The amount of the nutrient listed is based on one serving, and it is common for a package to contain more than one serving - so be sure to do the math if you are having multiple servings.
Some labels have two columns that distinguish the nutrients provided per serving compared to the entire package.
You can also check the serving size to make accurate comparisons between similar food products.
Step 2: Check the total calories
"Calories" refers to the energy provided from all macronutrient sources (carbohydrate, fat, protein) and alcohol, in a serving of the food.
Rule of thumb:
100 calories per serving of an individual packaged food is considered moderate
400 calories or more per serving of an individual packaged food is considered high
Step 3: Review the Percent Daily Value
Percent Daily Values (%DV) are based on a 2000 calorie diet, however, you can use them as a guide for your daily intake, whether you consume less or more calories.

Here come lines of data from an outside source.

[config.mk]
export PLATFORM = sky130hd
export DESIGN_NAME = req_gnt_requester_flat
export DESIGN_NICKNAME = d
export VERILOG_FILES = /design/src/rtl/req_gnt_pkg.sv /design/src/rtl/req_gnt_if.sv /design/src/rtl/req_gnt_timer.sv /design/src/rtl/req_gnt_requester.sv /design/src/flat_wrapper.sv
export SDC_FILE = /design/constraint.sdc
export NUM_CORES = 1
export LEC_CHECK = 0
export ABC_AREA = 1
export BUFFER_PORTS_ARGS = -buffer_cell sky130_fd_sc_hd__buf_2
export CORE_ASPECT_RATIO = 1.2
export CORE_UTILIZATION = 38
export DETAILED_ROUTE_END_ITERATION = 8
export GPL_TIMING_DRIVEN = 0
export PLACE_DENSITY = 0.64
export SYNTH_ARGS = -nofsm -noshare
export SYNTH_HDL_FRONTEND = slang
export SYNTH_SLANG_ARGS = --single-unit
export TNS_END_PERCENT = 30
[constraint.sdc]
create_clock -name clk -period 1 [get_ports clk]
set_input_delay 0.2 -clock clk [delete_from_list [all_inputs] [get_ports clk]]
set_output_delay 0.2 -clock clk [all_outputs]
set_load 0.03 [all_outputs]
[src/rtl/req_gnt_pkg.sv]
// Shared req/gnt types and default timing constants for the requester and granter sides.
`timescale 1ns/1ps
package req_gnt_pkg;
   typedef enum logic [1:0] {IDLE, REQ, BACKOFF} req_gnt_state_e;

   localparam int DEF_TIMEOUT_CYC = 8;
   localparam int DEF_MAX_RETRY   = 2;
   localparam int DEF_RETRY_GAP   = 2;
endpackage

[src/rtl/req_gnt_if.sv]
// Single-bit req/gnt handshake; master is the requester, slave is the granter.
`timescale 1ns/1ps
interface req_gnt_if;
   logic req;
   logic gnt;

   modport master (output req, input gnt);
   modport slave  (input req, output gnt);
endinterface

[src/rtl/req_gnt_timer.sv]
// Up-counter with clear/enable; expire flags the enabled edge that completes LIMIT counts.
`timescale 1ns/1ps
module req_gnt_timer #(
   parameter int W     = 4,
   parameter int LIMIT = 8
) (
   input  logic clk,
   input  logic rst,
   input  logic clr,
   input  logic en,
   output logic expire
);
   logic [W-1:0] cnt;

   assign expire = en && !clr && (cnt == W'(LIMIT - 1));

   always_ff @(posedge clk or posedge rst) begin
      if (rst)      cnt <= '0;
      else if (clr) cnt <= '0;
      else if (en)  cnt <= cnt + 1'b1;
   end
endmodule

[src/rtl/req_gnt_requester.sv]
// Initiator side of the req/gnt handshake with timeout, bounded retry and backoff.
// Define REQ_GNT_ASSERT_EN to compile the embedded protocol assertions and covers.
`timescale 1ns/1ps
module req_gnt_requester
   import req_gnt_pkg::*;
#(
   parameter int  TIMEOUT_CYC = DEF_TIMEOUT_CYC,
   parameter int  MAX_RETRY   = DEF_MAX_RETRY,
   parameter int  RETRY_GAP   = DEF_RETRY_GAP,
   localparam int RW          = (MAX_RETRY > 0) ? $clog2(MAX_RETRY + 1) : 1
) (
   input  logic          clk,
   input  logic          rst,
   input  logic          job_valid,
   output logic          job_ready,
   req_gnt_if.master     bus,
   output logic          done,
   output logic          err,
   output logic [RW-1:0] retry_cnt,
   output logic          spur_gnt
);
   localparam int CNT_W = $clog2(TIMEOUT_CYC + 1);
   localparam int GAP_W = $clog2(RETRY_GAP + 1);

   req_gnt_state_e state_q, state_d;
   logic           req_q, req_d, done_d, err_d, trail_q;
   logic [RW-1:0]  rcnt_d;
   logic           to_exp, bo_exp;

   req_gnt_timer #(.W(CNT_W), .LIMIT(TIMEOUT_CYC)) u_to (
      .clk(clk), .rst(rst), .clr(state_q != REQ),
      .en(state_q == REQ && !bus.gnt), .expire(to_exp));

   req_gnt_timer #(.W(GAP_W), .LIMIT(RETRY_GAP)) u_bo (
      .clk(clk), .rst(rst), .clr(state_q != BACKOFF),
      .en(state_q == BACKOFF), .expire(bo_exp));

   assign bus.req   = req_q;
   assign job_ready = (state_q == IDLE);

   always_comb begin
      state_d = state_q;
      req_d   = req_q;
      done_d  = 1'b0;
      err_d   = 1'b0;
      rcnt_d  = retry_cnt;
      case (state_q)
         IDLE: if (job_valid) begin
            state_d = REQ;
            req_d   = 1'b1;
            rcnt_d  = '0;
         end
         // gnt outranks a timeout landing on the same edge
         REQ: if (bus.gnt) begin
            state_d = IDLE;
            req_d   = 1'b0;
            done_d  = 1'b1;
         end else if (to_exp) begin
            req_d = 1'b0;
            if (retry_cnt < RW'(MAX_RETRY)) begin
               state_d = BACKOFF;
               rcnt_d  = retry_cnt + 1'b1;
            end else begin
               state_d = IDLE;
               err_d   = 1'b1;
            end
         end
         BACKOFF: if (bo_exp) begin
            state_d = REQ;
            req_d   = 1'b1;
         end
         default: begin
            state_d = IDLE;
            req_d   = 1'b0;
         end
      endcase
   end

   always_ff @(posedge clk or posedge rst) begin
      if (rst) begin
         state_q   <= IDLE;
         req_q     <= 1'b0;
         done      <= 1'b0;
         err       <= 1'b0;
         retry_cnt <= '0;
         trail_q   <= 1'b0;
         spur_gnt  <= 1'b0;
      end else begin
         state_q   <= state_d;
         req_q     <= req_d;
         done      <= done_d;
         err       <= err_d;
         retry_cnt <= rcnt_d;
         // the granter echoes req one cycle late, so one gnt after req falls is legal
         trail_q   <= (state_q == REQ) && (state_d != REQ);
         if (bus.gnt && state_q != REQ && !trail_q) spur_gnt <= 1'b1;
      end
   end

`ifdef REQ_GNT_ASSERT_EN
   a_req_hold: assert property (@(posedge clk) disable iff (rst)
      (bus.req && !bus.gnt && !to_exp) |=> bus.req);
   a_excl: assert property (@(posedge clk) disable iff (rst) !(done && err));
   a_done: assert property (@(posedge clk) disable iff (rst)
      done |-> $past(bus.req && bus.gnt));
   c_gnt: cover property (@(posedge clk) disable iff (rst)
      bus.req ##[1:TIMEOUT_CYC] bus.gnt);
   c_err: cover property (@(posedge clk) disable iff (rst) err);
`endif
endmodule

[src/flat_wrapper.sv]
// flat-port wrapper written by rule: the top's interface ports become plain ports
module req_gnt_requester_flat import req_gnt_pkg::*;
#(
   parameter int  TIMEOUT_CYC = DEF_TIMEOUT_CYC,
   parameter int  MAX_RETRY   = DEF_MAX_RETRY,
   parameter int  RETRY_GAP   = DEF_RETRY_GAP,
   localparam int RW          = (MAX_RETRY > 0) ? $clog2(MAX_RETRY + 1) : 1
)
  (clk, rst, job_valid, job_ready, done, err, retry_cnt, spur_gnt, bus_req, bus_gnt);
  req_gnt_if bus_i ();
  input  logic clk;
  input  logic rst;
  input  logic job_valid;
  output logic job_ready;
  output logic done;
  output logic err;
  output logic [RW-1:0] retry_cnt;
  output logic spur_gnt;
  output wire logic [$bits(bus_i.req)-1:0] bus_req;
  input wire logic [$bits(bus_i.gnt)-1:0] bus_gnt;
  assign bus_req = bus_i.req;
  assign bus_i.gnt = bus_gnt;
  req_gnt_requester #(.TIMEOUT_CYC(TIMEOUT_CYC), .MAX_RETRY(MAX_RETRY), .RETRY_GAP(RETRY_GAP)) u_core (.clk(clk), .rst(rst), .job_valid(job_valid), .job_ready(job_ready), .bus(bus_i), .done(done), .err(err), .retry_cnt(retry_cnt), .spur_gnt(spur_gnt));
endmodule
Word-level counts from Yosys, hierarchy flattened
Index checks and enable logic that the tools add are counted.
Widths: inputs -> output; s select.
- add/subtract/negate cells: 3
- $lt $le $gt $ge: 1
- equality and inequality tests: 13
- muxes and demuxes: 26
- reductions and logical operators: 18
- operator list (operator ; count):
    $mux 2 ; 11
    $mux 1 ; 10
    $logic_and 1x1->1 ; 8
    $mux 4 ; 2
    $ne 2x1->1 const B ; 4
    $ne 2x2->1 const B ; 4
    $pmux 2 s3 ; 1
    $reduce_bool 2->1 ; 3
    $reduce_and 5->1 ; 1
    $add 2x1->2 const B ; 2
    $add 4x1->4 const B ; 1
    $eq 2x1->1 const B ; 2
    $eq 4x3->1 const B ; 1
    $logic_not 1->1 ; 4
    $pmux 2 s2 ; 1
    $ne 3x2->1 const B ; 1
    $pmux 1 s3 ; 1
    $reduce_and 3->1 ; 1
    $eq 2x2->1 const B ; 1
    $logic_not 2->1 ; 1
    $lt 2x2->1 const B ; 1
- bits in registers: 15
- input port bits: 4
- output and inout port bits: 7
- logic and storage cells: 70

Longest topological paths before layout
Gate-level depths: netlist (run 1).
- depth after elaboration: 9
- gate-level depth with buffers: 8
- gate-level depth less buffers: 8

Modules after synthesis
A second synthesis (run 1) with hierarchy kept.
- cell total of the unflattened synthesis: 94
- area, all modules: 767.0 µm²
- modules (own cells, without submodules) (module ; instances ; cells an instance ; area an instance (µm²) ; sequential area each (µm²)):
    req_gnt_requester ; 1 ; 52 ; 431.7 ; 225.2
    req_gnt_timer (u_core.u_to) ; 1 ; 26 ; 216.5 ; 100.1
    req_gnt_timer (u_core.u_bo) ; 1 ; 16 ; 118.9 ; 50.0

Worst setup path before layout (run 1)
Ideal clock, no wire load.
- path kind: register -> register
- from: reg u_core.state_q[0]
- to: reg u_core.trail_q
- setup time: 0.114 ns
- arrival time: 1.059 ns
- path slack: -0.173 ns
- stages on the path, launching flop included: 9
- cells stage by stage: dfrtp_1 > inv_1 > nand2_2 > inv_1 > nand2_1 > o21ai_1 > inv_1 > nand3_1 > inv_1
- RTL lines (element ; line ; RTL):
    start, declared ; req_gnt_requester.sv:25 ; req_gnt_state_e state_q, state_d;
    start signal, assigned ; req_gnt_requester.sv:89 ; state_q <= state_d;
    $logic_not 2->1 ; -- ;
    via job_ready ; flat_wrapper.sv:14 ; output logic job_ready;
    $pmux 2 s3 ; req_gnt_requester.sv:47 ; case (state_q)
    $ne 2x1->1 ; req_gnt_requester.sv:95 ; trail_q <= (state_q == REQ) && (state_d != REQ);
    $logic_and 1x1->1 ; req_gnt_requester.sv:95 ;
    end signal, assigned ; req_gnt_requester.sv:95 ;
    end, declared ; req_gnt_requester.sv:26 ; logic req_q, req_d, done_d, err_d, trail_q;
The timed path passes the listed nets, and every way through them passes these cells.
A chain may end at the register's enable or synchronous reset.

Worst setup path after layout (run 1)
- from: reg u_core.state_q[0]
- to: reg u_core.u_to.cnt[0]
- cells in the longest elaborated chain, start to end: 3
- ends and longest elaborated chain (element ; line ; RTL):
    $eq 2x1->1 ; req_gnt_requester.sv:32 ; .en(state_q == REQ && !bus.gnt), .expire(to_exp));
    $logic_and 1x1->1 ; req_gnt_requester.sv:32 ;
    $reduce_bool 2->1 (no line) ; -- ;
    end signal, assigned ; req_gnt_timer.sv:20 ; else if (en) cnt <= cnt + 1'b1;
    end, declared ; req_gnt_timer.sv:13 ; logic [W-1:0] cnt;
Parallel ways exist; a longest one is shown, timed or not.

==> run summary, run 1 <==
Status: finished with violations
Violated checks: negative setup slack
Chip height: 48.53 um
# setup viols final: 17
WP data arrival: 1.43 ns
CP peak stage delay: 0.40 ns
N_diodes: 0
Sw Pwr: 0.0005564 W
DRT antenna net count: 0
Area delta synth->final: 45.07%
CTS sink cnt: 15
EDFF count, synth: 0
Min-delay worst type: primary input to flip-flop
Clock power share: 20.9%
Core Area: 1662 um2
H-tree levels: 1
Synthesized cell area: 685.7 um2
Fmax: 0.8015 GHz
CTS buffer count: 3
M3 GR Usage: 2.752%
Final period util: 124.8%
Mapped Nets: 84
Syn. warnings: 0
Most frequent CP cell: buf_4
Mean Syn Cell Area: 8.790 um2
Std cell rows: 16
DRT iter0 DRCs: 6
Ys async rst share: 100.0%
Final Hold Vio Count: 0
I/O Buffers: 10
Post-synthesis sequential element count: 15
Worst path slowest cell: dfrtp_1
Synth top area cells: dfrtp_1 (55%), nand2_1 (8.2%), inv_1 (6.6%)
DP HPWL: 866.4 um
First-pass GRT wire length: 2263 um
RSZ-0062 raised after global routing: true
Leakage: 0.4967 nW
Power density over cell area: 1684 nW/um2
R2R Setup Slk: -0.25 ns
GR Util met1: 19.09%
CTS Buffer Depth: 2
Grt ovf: 0
Comb power frac: 34.2%
Internal cell power: 0.001119 W
TritonCTS clock tree: done
Area leader, netlist: dfrtp_1
Part of the power in registers: 44.9%
Synth Flop Type: dfrtp_1
Die area: 1979 um2
Total Wirelength: 1434 um
Die X-Extent: 40.78 um
Tmin final: 1.248 ns
GPL Wtd Cong: 0.7195
Max FO, Critical Path: 4
Max_slew headroom: 77.99%
Sequential area share after synthesis: 54.74%
Yosys top cell area share: 54.74%
Final worst slack: -0.2477 ns
Worst-path cell chain: buf_4, nand2_2, nor2_4, buf_4, buf_4, o21a_1
Wirelength per Cell: 11.47 um
CP startpoint kind: flip-flop
Share of layout cells above drive strength 1: 42.99%
Root Buffer: clkbuf_4
Worst-path clk slew: 0.09 ns
I/O pin total: 11
Global routing usage on met2: 26.98%
Worst-Margin Slew: 0.3295 ns
Crit Path Class: flip-flop to flip-flop
Setup crit end kind: flip-flop
Switching share of power: 33.22%
Vias in the first global route: 603
Global Route Usage Sum: 16.14%
Initial antenna violation count: 0
Synth cell count leaders: dfrtp_1 (15), nand2_1 (15), inv_1 (12), nor2_1 (11), nand2_2 (5)
Post-Syn Instances: 78
Setup TNS: -1.950 ns
Fin. max-slew vios: 0
Inst Count DP: 106
Nets@finish: 114
Worst vdd ir: 0.001011 V
Drc violations: 0
GRT Max-Usage Layer: met2
Drt pass-1 iters: 3
Largest net degree at the start of global routing: 16
Clock latency at the later pin of the worst-skew pair: 0.28 ns
Starting Density: 41.27%
Clock Skews: 0.0009968 ns
DR vias: 597
Worst path required time: 1.18 ns
Vias per cell: 4.776
Max Cap Viol: 0
Final Non-Filler Cells: 125
Unique masters post-synth: 18
power groups by stage:
stage / Clock (W) / Combinational [W] / Sequential [W]
2_1_floorplan: 0 / 0.000207 / 0.000799
3_3_place_gp: 0 / 0.000336 / 0.000752
3_5_place_dp: 0 / 0.000343 / 0.000752
4_1_cts: 0.000348 / 0.000510 / 0.000748
5_1_grt: 0.000372 / 0.000625 / 0.000760
6_report: 0.000350 / 0.000572 / 0.000753
flip-flops by register name (all words and copies together), names as in the netlist:
signal and count:
u_core.done 1, u_core.u_to.cnt 4, u_core.spur_gnt 1, u_core.bus.req 1, u_core.state_q 2, u_core.err 1, u_core.retry_cnt 2, u_core.u_bo.cnt 2
u_core.trail_q 1
critical path, delay by kind of cell, from the launching register on:
family / cells / cell delay (ns)
buffers and inverters: 3 / 0.40
AOI/OAI and AO/OA: 1 / 0.15
and+or+nand+nor: 2 / 0.19
DFF: 1 / 0.40
timing repair:
item                       CTS  global route
gates resized for setup     21             5
hold buffers                 1             0
pin swaps                    5             5
setup endpoints to repair   15            34
hold endpoints to repair    15             0
buffers inserted            11             3
logic make-up after synthesis:
logic type                 Yosys count  synth area share (%)
and+or+nand+nor                     40                 27.19
DFF                                 15                 54.74
buffers and inverters               13                 7.116
AOI/OAI and AO/OA                    8                 7.300
adders and majority gates            2                 3.649
area by class of cell:
type,count,area (um2)
Sequential cell,15,375.4
Clock inverter,1,5.005
Fill cell,152,666.9
Timing Repair Buffer,25,212.7
Clock buffer,3,22.52
Inverter,13,56.30
Multi-Input combinational cell,50,300.3
Tap cell,18,22.52
stage by stage:
| stage | power, W | area (um2) | hold slack [ns] | worst slack, ns | utilization (%) |
|---|---|---|---|---|---|
| 3_5_place_dp | 0.001095 | 767.0 | 0.2831 | -0.2195 | 46.16 |
| 5_1_grt | 0.001757 | 994.7 | 0.2477 | -0.2944 | 59.86 |
| 4_1_cts | 0.001606 | 957.2 | 0.2239 | -0.2190 | 57.61 |
| 6_report | 0.001675 | 994.7 | 0.2217 | -0.2477 | 59.86 |
| 2_1_floorplan | 0.001006 | 694.4 | 0.1015 | -0.1218 | - |
| 3_3_place_gp | 0.001087 | 767.0 | 0.2822 | -0.1963 | 46.16 |
layer usage:
layer  wire length (um)  up-vias  part of all wire [%]
met5                  0        -                     0
met4                 30        0                   2.1
met3                 31        5                   2.2
met2                783       10                    55
met1                589      283                    41
li1                   -      299                     -
layout by cell type, fill, tap and decap left out, drive strengths merged, types with 2 or more instances in the layout:
cell and count:
dfrtp 15, nand2 20, clkinvlp 2, nand3 4
nor2 13, ha 2, clkbuf 3, buf 24
inv 11, a21oi 2, nand4 2, o21ai 3
worst paths after layout:
path	start	endpoint	depth (start not counted)
max in group asynchronous	rst	u_core.state_q[1]	3
worst min-delay path	bus_gnt	u_core.done	3
worst max register to register	u_core.state_q[0]	u_core.u_to.cnt[0]	6
worst min register to register	u_core.trail_q	u_core.spur_gnt	1
worst max-delay path	u_core.state_q[0]	u_core.u_to.cnt[0]	6
min in group asynchronous	rst	u_core.u_to.cnt[0]	3
(Power assumes the default switching activity.)
==> run 2, diff against run 1 <==
--- a/config.mk
+++ b/config.mk
@@ -10,8 +10,9 @@
 export CORE_ASPECT_RATIO = 1.2
 export CORE_UTILIZATION = 38
 export DETAILED_ROUTE_END_ITERATION = 8
-export GPL_TIMING_DRIVEN = 0
 export PLACE_DENSITY = 0.64
+export SETUP_SLACK_MARGIN = 0.15
+export SLEW_MARGIN = 20
 export SYNTH_ARGS = -nofsm -noshare
 export SYNTH_HDL_FRONTEND = slang
 export SYNTH_SLANG_ARGS = --single-unit
==> run 2 against run 1 <==
Net effect: clock skew increased by 0.0048 ns; largest power group unchanged; sequential power shrank 3%; the flow still finishes with violations (negative setup slack); maximum frequency increased by 2.1%; core utilization is 1.1 points higher; highest routed layer unchanged; wire length increased by 0.28%; design area is 1.9% higher; largest cell class unchanged; worst hold slack improved by 0.0041 ns; critical path type is now flip-flop to primary output; non-clock buffer count up 3; flip-flop and latch count unchanged; register-to-register slack gained 0.08 ns; sequential share of layout area shrank 0.70 points.
==> run summary, run 2 (same netlist as run 1, synthesis figures left out) <==
Status: finished with violations (unchanged)
Violated checks: negative setup slack (unchanged)
Die X-Extent: 40.78 um (unchanged)
Clock latency at the later pin of the worst-skew pair: 0.28 ns (about the same)
Setup crit end: job_ready (was u_core.u_to.cnt[0])
DRT antenna net count: 0 (unchanged)
N_diodes: 0 (unchanged)
Starting Density: 41.27% (unchanged)
R2R Path End: u_core.u_to.cnt[1] (was u_core.u_to.cnt[0])
Worst-path clk slew: 0.09 ns (about the same)
WP data arrival: 1.02 ns (was 1.43 ns)
TritonCTS clock tree: done (unchanged)
Setup crit end kind: primary output (was flip-flop)
Final period util: 122.2% (was 124.8%)
Root Buffer: clkbuf_4 (unchanged)
Area delta synth->final: 47.81% (was 45.07%)
R2R Setup Slk: -0.17 ns (was -0.25 ns)
Fin. max-slew vios: 0 (unchanged)
Total Wirelength: 1438 um (was 1434 um)
H-tree levels: 1 (unchanged)
First-pass GRT wire length: 2325 um (was 2263 um)
Global Route Usage Sum: 16.83% (was 16.14%)
Nets@finish: 117 (was 114)
Tmin final: 1.222 ns (was 1.248 ns)
Worst Path Buf+Inv: 3 (unchanged)
DR vias: 606 (was 597)
Clock Skews: 0.005774 ns (was 0.0009968 ns)
DP HPWL: 1027 um (was 866.4 um)
Die area: 1979 um2 (unchanged)
Drt pass-1 iters: 3 (unchanged)
Std cell rows: 16 (unchanged)
Reg2Reg Depth: 5 (was 6)
CP peak stage delay: 0.40 ns (about the same)
Grt ovf: 0 (unchanged)
Chip height: 48.53 um (unchanged)
Worst path required time: 0.80 ns (was 1.18 ns)
Final worst slack: -0.2220 ns (was -0.2477 ns)
I/O pin total: 11 (unchanged)
RSZ-0062 raised after global routing: true (unchanged)
Most frequent cells in the layout: buf_4 (17), dfrtp_1 (15), nand2_1 (12) (was dfrtp_1 (15), nand2_1 (13), buf_4 (13))
Delay-heaviest family, CP: flip-flops (unchanged)
Vias per cell: 4.734 (was 4.776)
Power density over cell area: 1590 nW/um2 (was 1684 nW/um2)
Critical Path Start: u_core.state_q[1] (was u_core.state_q[0])
Fmax: 0.8184 GHz (was 0.8015 GHz)
Most common cell after layout, fill and taps aside: buf_4 (was dfrtp_1)
Drc violations: 0 (unchanged)
Worst-path cell chain: inv_2, nand2_4, clkinvlp_4, buf_6 (was buf_4, nand2_2, nor2_4, buf_4, buf_4, o21a_1)
Initial antenna violation count: 0 (unchanged)
Final Non-Filler Cells: 128 (was 125)
CP startpoint kind: flip-flop (unchanged)
GPL Wtd Cong: 0.6859 (was 0.7195)
Wirelength per Cell: 11.23 um (was 11.47 um)
Stages on worst setup path: 4 (was 6)
DRT iter0 DRCs: 3 (was 6)
CTS Buffer Depth: 2 (unchanged)
Min-delay worst type: primary input to flip-flop (unchanged)
Setup TNS: -1.529 ns (was -1.950 ns)
Worst vdd ir: 0.001092 V (was 0.001011 V)
Final Hold Vio Count: 0 (unchanged)
Worst R2R Start: u_core.state_q[0] (unchanged)
Max_slew headroom: 85.84% (was 77.99%)
Fin util: 60.99% (was 59.86%)
Inst Count DP: 118 (was 106)
Worst-Margin Slew: 0.2122 ns (was 0.3295 ns)
Max Cap Viol: 0 (unchanged)
Number of flip-flops in the largest register: 4 (unchanged)
# setup viols final: 19 (was 17)
Largest net degree at the start of global routing: 16 (unchanged)
Vias in the first global route: 593 (was 603)
Core Area: 1662 um2 (unchanged)
I/O Buffers: 10 (unchanged)
Crit Path Class: flip-flop to primary output (was flip-flop to flip-flop)
CTS sink cnt: 15 (unchanged)
Share of layout cells above drive strength 1: 47.27% (was 42.99%)
Leakage: 0.5180 nW (was 0.4967 nW)
Worst path slowest cell: dfrtp_1 (unchanged)
CTS buffer count: 3 (unchanged)
Top reg by flops: u_core.u_to.cnt (unchanged)
Max FO, Critical Path: 3 (was 4)
[run 2: cell count changes in the layout (fill, tap and decap cells not counted), sizes merged]
cell      change
buf           +3
inv           +1
clkinvlp      -1
[run 2: layout make-up]
cell class	instances	area [um2]
clock inverters	1	5.005
multi-input cells	50	304.0
repair buffers	28	231.5
flip-flops and latches	15	375.4
fillers	157	648.1
well taps	18	22.52
inverters	13	52.55
clock buffers	3	22.52
[run 2: metal layers]
layer	vias up	global-route usage (%)	part of all wire, %
met3	2	2.752	2.3
met5	-	0	0
met1	288	20.24	44
li1	309	-	-
met2	7	28.04	53
met4	0	6.667	0.63
[run 2: worst min-delay path, cell delays in order]
cell and delay, ns:
buf_2 0.14, nand2_1 0.07, o21bai_1 0.06
[run 2: what timing repair did]
item                       4_1_cts  5_1_grt
hold buffers                     1        0
resized for setup               23        4
hold endpoints to repair        15        0
cloned                           0        0
setup endpoints to repair       22       22
pin swaps                        3        3
setup buffers                    4        1
[run 2: where the power goes]
| group | switching, W | internal [W] |
|---|---|---|
| Combinational | 0.000276 | 0.000265 |
| Sequential | 0.0000543 | 0.000679 |
| Clock | 0.000189 | 0.000148 |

Quick lesson on Percent Daily Value (DV)
5% DV or less: low/"poor source"
10-19% DV: moderate/“good source”
20% DV or greater: high/“rich source”
This can help you monitor nutrients you'd like to get more of and those you'd like to get less of.
Nutrients to get less of (yellow): Sodium, saturated fat and added sugars
Nutrients to get more of (green): Dietary fiber, vitamin D, calcium, iron and potassium
Example: If you'd like to get less sodium, a food with 20% DV of sodium is not a good choice, but if you're trying to get more calcium, 20% DV or higher is great!
Step 4: Review the ingredient list. It is a helpful tool, in addition to the facts label.
Ingredients are listed in descending order (by weight) - so the ingredient listed first makes up most of the product (most weight), and the ingredient listed last has the least weight.
To try and reduce the amount of processed foods consumed, look for ingredient lists that contain more nutrient-dense food items and fewer additives (read about nutrient dense foods here).
Pro-tip: Ingredients that contain added sugars often end in -ose
Step 5: Determine if this food fits into your eating pattern – is it a norm or an outlier?
You don’t have to give up a favorite food to have a healthy diet!
If your favorite food is high in a nutrient you want to get less of, or low in a nutrient you want to get more of, simply balance it with foods that are low (or high) in that nutrient at other times of the day (find balance).
Now that you can decode the nutrition facts label, go forth and make informed food choices!
U.S. Food & Drug Administration. Interactive Nutrition Facts Label. https://www.accessdata.fda.gov/scripts/InteractiveNutritionFactsLabel/#intro
Mahan K. Krause’s Food and the Nutrition Care Process. In: 13th ed. ; 2012.